By Dr. Joan Flora, PCC
Imagine you’re in a team meeting. Everyone is discussing next steps, but one colleague sits back, arms crossed, saying nothing. Afterward, you can’t stop replaying it: “Are they angry at me? Do they not respect my leadership?”
The anxiety builds. The story in your head grows louder.
But then you pause and name it: “I feel insecure. I feel uncertain.”
In that moment, the spiral shifts. Instead of projecting assumptions, you choose curiosity: “Hey, I noticed you were quiet in the meeting. What was on your mind?”
This simple act, naming the feeling, can completely change how you respond. And science explains why.
Why Naming Works in the Short Term
At UCLA, researcher Matthew Lieberman asked people to label emotions on faces they saw. When they did, the amygdala, the part of the brain that detects threat, calmed down. At the same time, the prefrontal cortex, the part involved in planning and decision-making, became more active.
This shift matters. When you name an emotion, you give yourself a pause. Instead of reacting to the alarm in your body, you create space to choose your next move.
Why Naming Works in the Long Term
Psychologist Lisa Feldman Barrett takes the idea further. She’s shown that naming emotions doesn’t just quiet the brain’s alarm system, it actually reshapes how you experience emotions in the future.
Your brain is always predicting what sensations mean. A racing heart could mean panic or it could mean excitement. The word you give it changes the meaning.
With practice, building a more precise vocabulary, “insecure” instead of just “bad,” helps you respond more effectively. This is what researchers call emotional granularity. And it’s a key predictor of resilience.
What the Evidence Suggests
So which is right? Lieberman’s “quiet the amygdala” or Barrett’s “refine the categories”?
The evidence suggests both:
- Short-term: Naming calms reactivity and buys space for choice.
- Long-term: Naming sharpens emotional categories, making future experiences easier to handle.
That’s why “Name it to Tame it” is such a powerful first response.
How to Use It
The next time emotions surge, try this three-step process:
- Pause. Notice what’s happening in your body.
- Name. Say to yourself: “I feel anxious,” “I feel defensive,” “I feel uncertain.”

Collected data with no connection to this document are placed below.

==> branch xenon <==
==> flow/design.v (excerpt) <==
module arbiter_puf #(parameter challenge_size = 8, response_width = 24)
					(input logic [challenge_size-1 : 0] challenge,
					input logic clk, reset,
					output logic [response_width-1 : 0] response);
clock: 2.25 ns
lec_check: 0
cap_margin: 35
cell_pad_in_sites_detail_placement: 0
cell_pad_in_sites_global_placement: 0
core_margin: 5
core_utilization: 72
cts_cluster_size: 70
gpl_timing_driven: 1
max_routing_layer: met5
min_routing_layer: met1
setup_slack_margin: 0.67
slew_margin: 20
run.sh (not shown) runs the stock make flow with config.mk's settings and CLKGATE_MAP_FILE=.
==> inputs of branch amber, as changes to branch xenon <==
==> flow/config.mk (replaced) <==
export PLATFORM = sky130hd
export DESIGN_NAME = arbiter_puf
export DESIGN_NICKNAME = arbiter_puf
export VERILOG_FILES = /design/flow/design.v
export SDC_FILE = /design/flow/constraint.sdc
export NUM_CORES = 4
export LEC_CHECK = 0
export CAP_MARGIN = 20
export CORE_MARGIN = 2
export CORE_UTILIZATION = 29
export SLEW_MARGIN = 20
==> flow/constraint.sdc (replaced) <==
create_clock -name core_clock -period 3.86 [get_ports {clk}]
set_input_delay 0.7720 -clock core_clock [delete_from_list [all_inputs] [get_ports {clk}]]
set_output_delay 0.7720 -clock core_clock [all_outputs]
set_load 0.01 [all_outputs]
==> notes <==
- Of branch amber and branch xenon, branch amber has the higher worst setup slack (gap 0.68 ns).
- Branch xenon completed with no timing, DRC or antenna violations. Branch amber passed the timing, design-rule and antenna checks.
- Of branch xenon and branch amber, branch xenon has the higher clock power (gap about 60%, measured against branch amber).
- First-iteration DRC count: branch xenon is higher than branch amber (15%).
- In synthesized area, branch amber and branch xenon do not differ.
Design top_logic, start of the top module:
module top_logic(  
		clk,
		rst,
		frz,
		level,
		Dout,
		vsync,
		hsync,
		VGA_R,
		VGA_G,
		VGA_B,
		BTNU,
		BTND,
		BTNL,
		BTNR,
        seven_seg,
        sel,
        pattern_select,
         I_spi_miso,
         O_spi_sck,
         O_spi_cs,
         O_spi_mosi
);
make LEC_CHECK=0 ABC_AREA=1 CAP_MARGIN=20 CELL_PAD_IN_SITES_GLOBAL_PLACEMENT=1 CORE_MARGIN=2 CORE_UTILIZATION=58 SLEW_MARGIN=20 finish   # period 20.0 ns
run.sh (not shown) runs the stock make flow with config.mk's settings and CLKGATE_MAP_FILE=.
The starting point completed without violations.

- Choose. Let that pause guide your next action with intention instead of reaction.
The Takeaway
In that meeting with your silent colleague, naming your insecurity created a shift. Instead of letting your fear drive assumptions, you opened the door to dialogue.
That’s the hidden power of Name it to Tame it. It works instantly by calming the body’s alarm system. And it strengthens resilience by helping you see emotions with greater clarity over time.
The next time you feel hijacked by emotion in a meeting, at home, or in your thinking, try three words:
“I feel ____.”
Once named, emotions become manageable. And that pause might be the difference between spiraling and leading with clarity.